Al ver la escena, Jo bailó y brincó como muestra de satisfacción; Amy casi se cae de la ventana de puro asombro, y Meg se llevó las manos a la cabeza y exclamó:
—¡Parece que el mundo se ha vuelto loco!
7
EL VALLE DE LA HUMILLACIÓN DE AMY
—Este muchacho es un auténtico cíclope, ¿no? —dijo Amy, un día, al ver a Laurie a lomos de un caballo. El joven agitó el látigo a modo de saludo al pasar.
—¿Cómo te atreves a decir eso cuando tiene dos ojos? Y bien bonitos, por cierto —protestó Jo, que saltaba en cuanto se hacía un comentario negativo de su amigo.
—No he dicho nada de sus ojos, y no veo por qué tienes que alterarte cuando simplemente alababa su forma de montar.
—¡Ay, Dios! Qué tonta eres. Le has llamado cíclope queriendo decir centauro —dijo Jo soltando una sonora carcajada.
—Bueno, no es necesario que seas tan desagradable. Como dice el señor Davis, ha sido un lapsus lingui —explicó Amy acabando de matar de risa a Jo con su latín—. Me gustaría tener algo del dinero que Laurie gasta en su caballo —añadió, como si hablara para sí, pero con la esperanza de que sus hermanas la oyeran.
—¿Por qué? —preguntó Meg con tono amable al ver que Jo seguía riéndose de la segunda metedura de pata de Amy.
—¡Me hace mucha falta! Tengo un montón de deudas y hasta dentro de un mes no recibiré mi asignación.

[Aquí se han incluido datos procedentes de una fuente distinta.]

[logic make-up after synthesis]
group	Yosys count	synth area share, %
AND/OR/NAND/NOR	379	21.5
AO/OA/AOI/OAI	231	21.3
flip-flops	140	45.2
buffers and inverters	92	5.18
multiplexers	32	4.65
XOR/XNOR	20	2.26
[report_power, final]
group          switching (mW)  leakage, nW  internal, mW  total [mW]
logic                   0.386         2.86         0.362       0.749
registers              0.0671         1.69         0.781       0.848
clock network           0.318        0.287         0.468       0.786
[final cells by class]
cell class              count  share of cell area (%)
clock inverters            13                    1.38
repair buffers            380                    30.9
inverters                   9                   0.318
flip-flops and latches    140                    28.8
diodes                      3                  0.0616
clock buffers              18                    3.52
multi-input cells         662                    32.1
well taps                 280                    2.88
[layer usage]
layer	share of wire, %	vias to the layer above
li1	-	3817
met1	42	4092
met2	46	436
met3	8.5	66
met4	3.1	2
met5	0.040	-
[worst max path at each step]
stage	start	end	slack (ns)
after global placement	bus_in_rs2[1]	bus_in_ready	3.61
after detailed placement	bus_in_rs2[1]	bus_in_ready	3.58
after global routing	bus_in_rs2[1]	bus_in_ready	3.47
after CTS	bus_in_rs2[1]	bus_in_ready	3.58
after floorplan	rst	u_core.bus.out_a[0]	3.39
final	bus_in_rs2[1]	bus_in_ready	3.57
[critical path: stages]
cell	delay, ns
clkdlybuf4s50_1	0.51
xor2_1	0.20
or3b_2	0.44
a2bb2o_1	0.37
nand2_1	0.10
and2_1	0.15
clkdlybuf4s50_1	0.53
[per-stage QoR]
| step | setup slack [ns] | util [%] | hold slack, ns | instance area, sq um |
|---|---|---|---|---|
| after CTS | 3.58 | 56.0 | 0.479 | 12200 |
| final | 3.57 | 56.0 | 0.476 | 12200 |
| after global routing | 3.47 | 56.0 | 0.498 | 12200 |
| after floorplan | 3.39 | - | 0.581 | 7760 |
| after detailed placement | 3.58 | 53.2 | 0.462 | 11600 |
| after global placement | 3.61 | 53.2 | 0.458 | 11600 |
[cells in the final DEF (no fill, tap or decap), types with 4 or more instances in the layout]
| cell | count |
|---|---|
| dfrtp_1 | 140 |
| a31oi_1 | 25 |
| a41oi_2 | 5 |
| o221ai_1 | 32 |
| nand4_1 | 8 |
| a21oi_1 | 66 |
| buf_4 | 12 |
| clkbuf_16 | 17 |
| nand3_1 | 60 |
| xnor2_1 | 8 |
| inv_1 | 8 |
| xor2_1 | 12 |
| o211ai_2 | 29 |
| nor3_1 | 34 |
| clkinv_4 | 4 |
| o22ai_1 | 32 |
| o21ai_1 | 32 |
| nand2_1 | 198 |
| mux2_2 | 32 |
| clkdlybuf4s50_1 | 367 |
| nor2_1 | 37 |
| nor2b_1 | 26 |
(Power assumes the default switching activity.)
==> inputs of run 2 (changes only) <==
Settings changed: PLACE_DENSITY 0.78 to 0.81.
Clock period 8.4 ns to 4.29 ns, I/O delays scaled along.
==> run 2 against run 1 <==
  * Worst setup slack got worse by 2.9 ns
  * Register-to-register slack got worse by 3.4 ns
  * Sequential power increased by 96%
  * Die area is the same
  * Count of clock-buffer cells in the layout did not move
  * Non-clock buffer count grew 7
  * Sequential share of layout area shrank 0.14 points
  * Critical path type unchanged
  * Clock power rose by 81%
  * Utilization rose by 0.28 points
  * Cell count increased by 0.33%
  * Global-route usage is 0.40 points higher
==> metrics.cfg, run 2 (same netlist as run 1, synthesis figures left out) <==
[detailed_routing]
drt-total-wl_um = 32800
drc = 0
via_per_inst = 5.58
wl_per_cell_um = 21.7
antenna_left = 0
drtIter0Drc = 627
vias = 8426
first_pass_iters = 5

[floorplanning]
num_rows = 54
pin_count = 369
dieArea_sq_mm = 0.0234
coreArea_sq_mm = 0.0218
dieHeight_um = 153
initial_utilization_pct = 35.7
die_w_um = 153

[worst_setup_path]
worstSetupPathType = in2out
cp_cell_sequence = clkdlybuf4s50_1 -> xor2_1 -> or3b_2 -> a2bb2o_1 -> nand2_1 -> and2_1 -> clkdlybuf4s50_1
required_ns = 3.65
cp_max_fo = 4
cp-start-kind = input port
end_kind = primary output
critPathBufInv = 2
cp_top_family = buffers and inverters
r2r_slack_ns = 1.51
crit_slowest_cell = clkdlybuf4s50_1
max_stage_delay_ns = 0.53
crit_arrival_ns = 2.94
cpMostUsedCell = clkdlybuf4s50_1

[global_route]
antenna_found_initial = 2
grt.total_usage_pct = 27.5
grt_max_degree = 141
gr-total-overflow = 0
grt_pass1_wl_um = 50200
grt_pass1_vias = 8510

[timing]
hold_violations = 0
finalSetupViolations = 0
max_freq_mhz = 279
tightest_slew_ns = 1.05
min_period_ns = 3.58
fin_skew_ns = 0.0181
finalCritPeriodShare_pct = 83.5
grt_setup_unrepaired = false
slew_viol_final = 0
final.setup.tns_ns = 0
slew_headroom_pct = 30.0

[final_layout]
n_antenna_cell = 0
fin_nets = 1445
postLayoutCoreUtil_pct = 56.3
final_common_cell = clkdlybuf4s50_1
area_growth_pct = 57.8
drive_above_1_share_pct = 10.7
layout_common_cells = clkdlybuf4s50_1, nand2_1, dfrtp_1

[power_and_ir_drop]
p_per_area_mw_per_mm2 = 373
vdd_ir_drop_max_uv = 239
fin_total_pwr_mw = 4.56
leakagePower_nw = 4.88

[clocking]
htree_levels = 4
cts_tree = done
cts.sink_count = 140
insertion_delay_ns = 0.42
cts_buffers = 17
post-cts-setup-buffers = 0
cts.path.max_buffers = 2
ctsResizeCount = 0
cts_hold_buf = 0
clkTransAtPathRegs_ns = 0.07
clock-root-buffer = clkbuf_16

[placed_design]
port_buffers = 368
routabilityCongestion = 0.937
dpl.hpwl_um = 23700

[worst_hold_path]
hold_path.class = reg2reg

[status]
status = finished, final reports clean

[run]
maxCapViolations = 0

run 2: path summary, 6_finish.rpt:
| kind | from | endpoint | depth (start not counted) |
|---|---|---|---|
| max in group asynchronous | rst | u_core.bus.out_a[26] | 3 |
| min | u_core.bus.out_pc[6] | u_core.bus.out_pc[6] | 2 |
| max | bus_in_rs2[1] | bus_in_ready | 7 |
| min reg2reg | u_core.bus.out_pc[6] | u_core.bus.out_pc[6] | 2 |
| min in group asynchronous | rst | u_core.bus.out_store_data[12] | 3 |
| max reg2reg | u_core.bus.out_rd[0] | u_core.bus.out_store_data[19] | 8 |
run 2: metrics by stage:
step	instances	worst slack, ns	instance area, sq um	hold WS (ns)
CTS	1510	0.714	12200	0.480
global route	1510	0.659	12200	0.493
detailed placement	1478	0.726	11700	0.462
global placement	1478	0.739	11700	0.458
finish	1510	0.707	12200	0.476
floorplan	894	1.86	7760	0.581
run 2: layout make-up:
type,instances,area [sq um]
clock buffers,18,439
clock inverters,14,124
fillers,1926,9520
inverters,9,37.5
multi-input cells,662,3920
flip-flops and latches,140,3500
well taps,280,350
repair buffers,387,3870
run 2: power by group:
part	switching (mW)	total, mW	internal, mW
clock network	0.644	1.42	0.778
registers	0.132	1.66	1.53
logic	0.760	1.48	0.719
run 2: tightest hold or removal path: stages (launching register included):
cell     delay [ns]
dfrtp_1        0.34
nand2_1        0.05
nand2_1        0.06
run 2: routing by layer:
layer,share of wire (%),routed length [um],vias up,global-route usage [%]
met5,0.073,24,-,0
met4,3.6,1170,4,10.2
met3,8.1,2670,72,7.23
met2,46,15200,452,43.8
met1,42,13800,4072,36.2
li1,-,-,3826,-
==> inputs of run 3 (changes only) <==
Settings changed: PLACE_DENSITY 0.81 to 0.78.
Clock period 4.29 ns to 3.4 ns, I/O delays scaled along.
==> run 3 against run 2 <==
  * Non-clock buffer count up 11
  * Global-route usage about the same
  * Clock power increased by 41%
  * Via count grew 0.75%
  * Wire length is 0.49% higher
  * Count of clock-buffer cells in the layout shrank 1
File: src/rtl/prbs31_gen_if.sv
// rtl/prbs31_gen_if.sv - byte stream bundle between the PRBS31 generator and its consumer
//
// Signals:
//   out_valid  generator -> consumer  out_data holds a valid PRBS byte
//   out_ready  consumer -> generator  consumer accepts the current byte this cycle
//   out_data   generator -> consumer  PRBS byte, first-generated bit in bit 7
//
// Modports:
//   master  generator side (drives out_valid/out_data)
//   slave   consumer side (drives out_ready)
interface prbs31_gen_if;
    logic       out_valid;
    logic       out_ready;
    logic [7:0] out_data;

    modport master (
        output out_valid,
        output out_data,
        input  out_ready
    );

    modport slave (
        input  out_valid,
        input  out_data,
        output out_ready
    );
endinterface

File: src/rtl/prbs31_gen.sv
// rtl/prbs31_gen.sv - PRBS31 (x^31+x^28+1) byte generator with valid/ready output
//
// Ports:
//   clk        rising-edge clock, sole clock
//   rst        synchronous active-high reset
//   en         run request, level-sensitive
//   seed_load  single-cycle pulse: load seed, clear beat_cnt, enter SEED
//   seed       31-bit seed sampled with seed_load (0 is replaced by all ones)
//   err_inj    error-injection request pulse (only acts when PRBS31_ERR_INJECT_EN is defined)
//   beat_cnt   count of accepted bytes since reset / seed load, wraps at 16 bits
//   stream     prbs31_gen_if.master: out_valid / out_ready / out_data
//
// Build option:
//   PRBS31_ERR_INJECT_EN  when defined, an err_inj pulse inverts bit 0 of the next
//                         byte loaded for presentation; LFSR state is never touched.
module prbs31_gen (
    input  logic                 clk,
    input  logic                 rst,
    input  logic                 en,
    input  logic                 seed_load,
    input  logic [30:0]          seed,
    input  logic                 err_inj,
    output logic [15:0]          beat_cnt,
    prbs31_gen_if.master         stream
);

    typedef enum logic [1:0] {
        ST_IDLE = 2'd0,
        ST_SEED = 2'd1,
        ST_RUN  = 2'd2
    } state_t;

    localparam logic [30:0] DEFAULT_SEED = 31'h7FFF_FFFF;

    state_t      state_q, state_d;
    logic [30:0] lfsr_q, lfsr_d;
    logic [15:0] cnt_q, cnt_d;
    logic [7:0]  data_q, data_d;

    logic [30:0] lfsr_adv;
    logic [30:0] seed_eff;
    logic        handshake;
    logic        byte_load;
    logic        inj_arm;

    // Eight LFSR steps: b = S[30]^S[27], S <= {S[29:0], b}.
    function automatic logic [30:0] lfsr_step8(input logic [30:0] s);
        logic [30:0] t;
        t = s;
        for (int k = 0; k < 8; k++) begin
            t = {t[29:0], t[30] ^ t[27]};
        end
        return t;
    endfunction

    // Byte produced by the next eight steps from s; the first bit lands in bit 7.
    function automatic logic [7:0] lfsr_byte(input logic [30:0] s);
        logic [30:0] t;
        logic [7:0]  b;
        t = s;
        b = 8'h00;
        for (int k = 0; k < 8; k++) begin
            b[7-k] = t[30] ^ t[27];
            t      = {t[29:0], t[30] ^ t[27]};
        end
        return b;
    endfunction

    assign handshake = (state_q == ST_RUN) && stream.out_ready;
    assign lfsr_adv  = lfsr_step8(lfsr_q);
    // An all-zero LFSR never leaves zero, so a zero seed is swapped for all ones.
    assign seed_eff  = (seed == 31'd0) ? DEFAULT_SEED : seed;

`ifdef PRBS31_ERR_INJECT_EN
    logic inj_q, inj_d;

    // The flag and a same-cycle pulse both apply to the byte being loaded now;
    // repeated pulses while armed collapse into the single flag bit.
    assign inj_arm = inj_q | err_inj;

    always_comb begin
        inj_d = inj_arm;
        if (byte_load) begin
            inj_d = 1'b0;
        end
    end

    always_ff @(posedge clk) begin
        if (rst) begin
            inj_q <= 1'b0;
        end else begin
            inj_q <= inj_d;
        end
    end
`else
    logic unused_err_inj;

    assign unused_err_inj = err_inj;
    assign inj_arm        = 1'b0;
`endif

    // Next-state logic. out_data is registered and loaded whenever a new byte is
    // about to be presented, so it stays stable through any stall.
    always_comb begin
        state_d   = state_q;
        lfsr_d    = lfsr_q;
        cnt_d     = cnt_q;
        data_d    = data_q;
        byte_load = 1'b0;

        if (seed_load) begin
            // Seed load wins over handshake and en, and drops any pending byte.
            state_d = ST_SEED;
            lfsr_d  = seed_eff;
            cnt_d   = 16'd0;
            data_d  = 8'h00;
        end else begin
            unique case (state_q)
                ST_IDLE, ST_SEED: begin
                    if (en) begin
                        state_d   = ST_RUN;
                        data_d    = lfsr_byte(lfsr_q) ^ {7'd0, inj_arm};
                        byte_load = 1'b1;
                    end else begin
                        state_d   = ST_IDLE;
                    end
                end
                ST_RUN: begin
                    if (handshake) begin
                        lfsr_d = lfsr_adv;
                        cnt_d  = cnt_q + 16'd1;
                        // en is only honoured at a byte boundary.
                        if (en) begin
                            data_d    = lfsr_byte(lfsr_adv) ^ {7'd0, inj_arm};
                            byte_load = 1'b1;
                        end else begin
                            state_d = ST_IDLE;
                            data_d  = 8'h00;
                        end
                    end
                end
                default: begin
                    state_d = ST_IDLE;
                    data_d  = 8'h00;
                end
            endcase
        end
    end

    always_ff @(posedge clk) begin
        if (rst) begin
            state_q <= ST_IDLE;
            lfsr_q  <= DEFAULT_SEED;
            cnt_q   <= 16'd0;
            data_q  <= 8'h00;
        end else begin
            state_q <= state_d;
            lfsr_q  <= lfsr_d;
            cnt_q   <= cnt_d;
            data_q  <= data_d;
        end
    end

    assign stream.out_valid = (state_q == ST_RUN);
    assign stream.out_data  = data_q;
    assign beat_cnt         = cnt_q;

endmodule
File: src/flat_wrapper.sv
// flat-port wrapper written by rule: the top's interface ports become plain ports
module prbs31_gen_flat 
  (clk, rst, en, seed_load, seed, err_inj, beat_cnt, stream_out_valid, stream_out_data, stream_out_ready);
  prbs31_gen_if stream_i ();
  input  logic clk;
  input  logic rst;
  input  logic en;
  input  logic seed_load;
  input  logic [30:0] seed;
  input  logic err_inj;
  output logic [15:0] beat_cnt;
  output wire logic [$bits(stream_i.out_valid)-1:0] stream_out_valid;
  output wire logic [$bits(stream_i.out_data)-1:0] stream_out_data;
  input wire logic [$bits(stream_i.out_ready)-1:0] stream_out_ready;
  assign stream_out_valid = stream_i.out_valid;
  assign stream_out_data = stream_i.out_data;
  assign stream_i.out_ready = stream_out_ready;
  prbs31_gen u_core (.clk(clk), .rst(rst), .en(en), .seed_load(seed_load), .seed(seed), .err_inj(err_inj), .beat_cnt(beat_cnt), .stream(stream_i));
endmodule
File: config.mk
export PLATFORM = sky130hd
export DESIGN_NAME = prbs31_gen_flat
export DESIGN_NICKNAME = d
export VERILOG_FILES = /design/src/rtl/prbs31_gen_if.sv /design/src/rtl/prbs31_gen.sv /design/src/flat_wrapper.sv
export SDC_FILE = /design/constraint.sdc
export NUM_CORES = 1
export LEC_CHECK = 0
export BUFFER_PORTS_ARGS = -buffer_cell sky130_fd_sc_hd__buf_2
export CORE_UTILIZATION = 29
export DETAILED_ROUTE_END_ITERATION = 10
export PLACE_DENSITY_LB_ADDON = 0.25
export SYNTH_ARGS = -nofsm -noshare
export SYNTH_HDL_FRONTEND = slang
export SYNTH_SLANG_ARGS = --single-unit
File: constraint.sdc
create_clock -name clk -period 2.3 [get_ports clk]
set_clock_uncertainty 0.1 [all_clocks]
set_input_delay 0 -clock clk [delete_from_list [all_inputs] [get_ports clk]]
set_output_delay 0 -clock clk [all_outputs]
set_load 0.01 [all_outputs]
==> out/qor.txt <==
Source of the critical timing path: seed[14]
VDD IR max: 0.361 mV
Delay of the slowest critical-path stage: 0.57 ns
CP Class: input port to flip-flop
DRT Pass-1 Iters: 4
Status: finished, final reports clean
PwrDens: 627 nW/um^2
Initial DRC count: 111
Clock-pin slew on the worst setup and hold paths: 0.07 ns
Number of placed I/O pins: 62
R2r startpoint: u_core.state_q[1]
Residual DRC: 0
Yosys top cell by area: dfxtp_1
Synthesized flop and latch total: 57
Slew Limit Headroom: 41.6%
Via density per instance: 5.06
Layout cells sized above 1: 23.8%
Full die area: 9720 um^2
Horiz. Die Dim: 98.6 um
Die height: 98.6 um
CTS Buf Count: 9
Setup Viol. Count Final: 0
Slowest stage cell, crit path: dlygate4sd3_1
EDFF count, synth: 0
Yosys cell types: 43
Ys flop type: dfxtp_1
GRT Total Usage: 16.4%
Worst slew pin tran: 0.876 ns
Data required, critical path: 2.48 ns
YS warnings: 0
Final period utilization: 95.9%
FFs w/ async S/R, synth: 0%
FP Rows: 34
Critical Path AT: 2.39 ns
Startpoint types: input port
RSZ-0062 raised after global routing: no
FF-to-FF path depth: 5
Dpl hpwl: 5300 um
Final hold vios: 0
Antenna diodes: 0
Setup TNS: 0 ns
Max H-tree Level: 3
Worst setup EP type: flip-flop
Synth top cells by count: dfxtp_1 (57), nand2_1 (37), a21oi_1 (32), a2bb2oi_1 (28), nor2_1 (23)
Yosys top cell area share: 42.2%
Wirelength per Cell: 14.9 um
Finished Core Util: 41.6%
Cell chain of the critical path: dlygate4sd3_1, buf_2, nor4_1, nand4_1, o21ai_2, buf_4, a2bb2oi_1, dlygate4sd3_1
R2r setup slk: 0.17 ns
Fin crit period: 2.21 ns
Sequential element share of the synthesized area: 42.2%
Fill cells: 894
CTS sink cnt: 57
Post-Syn Instances: 295
Max clock buf depth: 2
First-pass GRT wire length: 12400 um
Reg2reg end: u_core.lfsr_q[4]
Top-count cell post-synth: dfxtp_1
Most used cell, CP: dlygate4sd3_1
Syn Area/Cell: 9.17 um^2
Initial Util: 30.4%
CP Max Fanout: 10
Gpl congestion: 0.837
Core ar.: 8890 um^2
Area grow syn2layout: 36.7%
Via Count: 2572
Pins Over Slew Limit: 0
HP Class: input port to flip-flop
Vias in the first global route: 2522
Post-route ant nets: 0
DRT Wirelength: 7550 um
CP Capture Point: u_core.lfsr_q[4]
Initial antenna violation count: 0
FMAX: 453 MHz
Post-synthesis cell area: 2710 um^2
PortBufs: 60
Max Cap Viol: 0
CTS root buffer: clkbuf_8
Final nets: 433
TritonCTS clock tree: built
Dominant cells by area after synthesis: dfxtp_1 (42%), a2bb2oi_1 (9.1%), xnor2_1 (6.2%)
GRT overflow: 0
Latest clock arrival within the worst-skew pair: 0.34 ns
Leakage: 1.59 nW
Syn Nets: 333
Largest net degree at the start of global routing: 34
repair_timing:
item                                   4_1_cts  5_1_grt
buffers inserted                             0        0
gates resized for setup                      0        1
endpoints found under the hold margin       33        0
setup endpoints to repair                    0        5
hold buffers                                40        0
registers in the layout, indices dropped and copies added, names as in the netlist:
signal                  cells
u_core.beat_cnt            16
u_core.stream.out_data      8
u_core.lfsr_q              31
u_core.state_q              2
cells in the final DEF (no fill, tap or decap), drive strengths merged, types with 2 or more instances in the layout:
master       count
a31oi            2
nand3b           2
dlygate4sd3     40
buf             67
a41o             2
inv              3
o22ai            3
clkbuf          11
nand3            4
nand4            5
clkinvlp         2
o2bb2ai          6
a21oi           32
and2             3
o21ai            5
nor4            13
nand2           37
clkinv           3
nor2            24
nor3             2
dfxtp           57
xor2             8
xnor2           19
mux2i            8
a2bb2oi         28
o22a             3
area by class of cell:
type                            instances  area, um^2  area share, %
Tap cell                              108         135           3.65
Multi-Input combinational cell        217        1460           39.6
Clock buffer                           11         151           4.09
Timing Repair Buffer                  107         766           20.7
Inverter                                3        11.3          0.305
Clock inverter                          5        30.0          0.812
Sequential cell                        57        1140           30.9
critical path, delay by kind of cell:
| family | cells | cell delay, ns |
|---|---|---|
| AND/OR/NAND/NOR | 2 | 0.55 |
| buffers and inverters | 4 | 1.48 |
| AO/OA/AOI/OAI | 2 | 0.35 |
per-stage QoR:
step                      setup slack [ns]  cells  hold WS [ns]  total power, W  cell area, um^2
after global placement               0.501    452         0.149         0.00141             3110
after global routing                0.0207    508        0.0664         0.00243             3700
after detailed placement             0.466    452         0.153         0.00142             3110
after floorplan                      0.749    295      -0.00673         0.00131             2710
final                               0.0940    508        0.0556         0.00232             3700
after CTS                            0.106    508        0.0350         0.00233             3690
report_power, final:
group	internal [W]	total (W)	switching, W
clock network	0.000443	0.000863	0.000420
logic	0.000195	0.000362	0.000167
registers	0.00104	0.00109	0.0000502
logic make-up (layout without fill, tap and decap cells):
group           Yosys count  count (layout)  share of synthesized area [%]
compound gates           83              83                           21.7
simple gates             98              98                           20.0
buf+inv                  21             126                           3.98
mux                       8               8                           2.96
flops                    57              57                           42.2
xor+xnor                 27              27                           8.74
fa+ha+maj                 1               1                          0.462
worst min path at each step:
stage,start,to,cells past startpoint
after global routing,seed_load,u_core.lfsr_q[0],4
after CTS,seed_load,u_core.lfsr_q[0],4
after global placement,seed[0],u_core.lfsr_q[0],2
after floorplan,rst,u_core.state_q[0],1
after detailed placement,seed[0],u_core.lfsr_q[0],2
final,seed_load,u_core.lfsr_q[0],4
layer usage:
layer / GRT usage (%) / share of wire, % / up-vias
met5: 0 / 0 / -
met4: 6.54 / 1.8 / 0
met3: 4.26 / 5.1 / 13
met2: 25.2 / 45 / 69
met1: 21.9 / 48 / 1221
li1: - / - / 1269
(Power assumes the default switching activity.)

—¿A qué deudas te refieres, Amy? —preguntó Meg, muy seria.
—Debo por lo menos una docena de limas confitadas y no podré pagarlas hasta que tenga dinero, y mamá me ha prohibido comprar nada a cuenta en la tienda.
—Explícame eso. ¿Ahora se han puesto de moda las limas? Antes nos peleábamos por conseguir trozos de goma para fabricar pelotas.